EXERCISE GOAL: From the line containing "err_q <= 1'b1;" to the last line of the records, please reproduce every line exactly and nothing more.

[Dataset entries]
$ cat src/rtl/eros_mem_pwr_bank_fsm.sv
// One RAM bank's power sequencer: OBI gating, drain, retention/power-gate handshake.
// EROS_MEM_PWR_AUTO_EN compiles in the idle counter and auto power-down trigger.
module eros_mem_pwr_bank_fsm
    import eros_pkg::*;
#(
    parameter int unsigned IDLE_CYCLES   = DEF_IDLE_CYCLES,
    parameter int unsigned ACK_TIMEOUT   = DEF_ACK_TIMEOUT,
    parameter int unsigned SETTLE_CYCLES = DEF_SETTLE_CYCLES
) (
    input  logic       clk_i,
    input  logic       rst_ni,
    input  obi_req_t   bank_req_i,
    output obi_resp_t  bank_resp_o,
    output obi_req_t   mem_req_o,
    input  obi_resp_t  mem_resp_i,
    output logic       pwrgate_no,
    input  logic       pwrgate_ack_ni,
    output logic       set_retentive_no,
    input  logic       sleep_req_i,
    input  logic       retain_i,
`ifdef EROS_MEM_PWR_AUTO_EN
    input  logic       auto_en_i,
`endif
    input  logic       err_clr_i,
    output logic [2:0] state_o,
    output logic       err_o
);

    localparam int unsigned ACK_W = $clog2(ACK_TIMEOUT + 1);
    localparam int unsigned SET_W = $clog2(SETTLE_CYCLES + 1);
    localparam logic [ACK_W-1:0] ACK_MAX     = ACK_W'(ACK_TIMEOUT);
    localparam logic [ACK_W-1:0] ACK_LAST    = ACK_W'(ACK_TIMEOUT - 1);
    localparam logic [SET_W-1:0] SETTLE_LAST = SET_W'(SETTLE_CYCLES - 1);

    mem_pwr_state_e   state_q, state_d;
    logic [1:0]       outst_q;
    logic [ACK_W-1:0] ack_cnt_q;
    logic [SET_W-1:0] settle_cnt_q;
    logic             pwrgate_q, ret_q, err_q;
    logic             pass_en, accept, retire, trigger, in_ack_wait;

    assign pass_en     = (state_q == PWR_ON);
    assign in_ack_wait = (state_q == PWR_OFF_WAIT) || (state_q == PWR_ON_WAIT);

    // Only req and gnt are gated; responses to already-granted requests keep flowing while draining.
    always_comb begin
        mem_req_o       = bank_req_i;
        mem_req_o.req   = bank_req_i.req & pass_en;
        bank_resp_o     = mem_resp_i;
        bank_resp_o.gnt = mem_resp_i.gnt & pass_en;
    end

    assign accept = mem_req_o.req & mem_resp_i.gnt;
    assign retire = mem_resp_i.rvalid;

`ifdef EROS_MEM_PWR_AUTO_EN
    localparam int unsigned IDLE_W = $clog2(IDLE_CYCLES + 1);
    localparam logic [IDLE_W-1:0] IDLE_MAX = IDLE_W'(IDLE_CYCLES);
    logic [IDLE_W-1:0] idle_q;

    // Cleared outside ON so a freshly woken bank gets a full idle period.
    always_ff @(posedge clk_i) begin
        if (!rst_ni || !pass_en || bank_req_i.req) begin
            idle_q <= '0;
        end else if (idle_q != IDLE_MAX) begin
            idle_q <= idle_q + 1'b1;
        end
    end

    assign trigger = sleep_req_i | (auto_en_i & (idle_q == IDLE_MAX));
`else
    localparam int unsigned IDLE_CYCLES_UNUSED = IDLE_CYCLES;
    assign trigger = sleep_req_i;
`endif

    always_comb begin
        state_d = state_q;
        unique case (state_q)
            PWR_ON:       if (trigger && !bank_req_i.req) state_d = PWR_DRAIN;
            PWR_DRAIN: begin
                if (bank_req_i.req && !sleep_req_i) begin
                    state_d = PWR_ON;
                end else if (outst_q == 2'd0) begin
                    state_d = retain_i ? PWR_RET : PWR_OFF_WAIT;
                end
            end
            PWR_RET:      if (bank_req_i.req || !sleep_req_i) state_d = PWR_SETTLE;
            PWR_OFF_WAIT: if (!pwrgate_ack_ni) state_d = PWR_OFF;
            PWR_OFF:      if (bank_req_i.req || !sleep_req_i) state_d = PWR_ON_WAIT;
            PWR_ON_WAIT:  if (pwrgate_ack_ni) state_d = PWR_SETTLE;
            PWR_SETTLE:   if (settle_cnt_q == SETTLE_LAST) state_d = PWR_ON;
            default:      state_d = PWR_ON;
        endcase
    end

    always_ff @(posedge clk_i) begin
        if (!rst_ni) begin
            state_q      <= PWR_ON;
            pwrgate_q    <= 1'b1;
            ret_q        <= 1'b1;
            err_q        <= 1'b0;
            outst_q      <= 2'd0;
            ack_cnt_q    <= '0;
            settle_cnt_q <= '0;
        end else begin
            state_q   <= state_d;
            pwrgate_q <= !((state_d == PWR_OFF_WAIT) || (state_d == PWR_OFF));
            ret_q     <= (state_d != PWR_RET);

            if (accept && !retire) begin
                outst_q <= outst_q + 2'd1;
            end else if (retire && !accept) begin
                outst_q <= outst_q - 2'd1;
            end

            if (!in_ack_wait) begin
                ack_cnt_q <= '0;
            end else if (ack_cnt_q != ACK_MAX) begin
                ack_cnt_q <= ack_cnt_q + 1'b1;
            end

            settle_cnt_q <= (state_q == PWR_SETTLE) ? settle_cnt_q + 1'b1 : '0;

            // Setting on the last wait cycle beats a simultaneous clear.
            if (in_ack_wait && (ack_cnt_q == ACK_LAST)) begin
                err_q <= 1'b1;
            end else if (err_clr_i) begin
                err_q <= 1'b0;
            end
        end
    end

    assign pwrgate_no       = pwrgate_q;
    assign set_retentive_no = ret_q;
    assign state_o          = state_q;
    assign err_o            = err_q;

endmodule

ANSWER SECTION:
                err_q <= 1'b1;
            end else if (err_clr_i) begin
                err_q <= 1'b0;
            end
        end
    end

    assign pwrgate_no       = pwrgate_q;
    assign set_retentive_no = ret_q;
    assign state_o          = state_q;
    assign err_o            = err_q;

endmodule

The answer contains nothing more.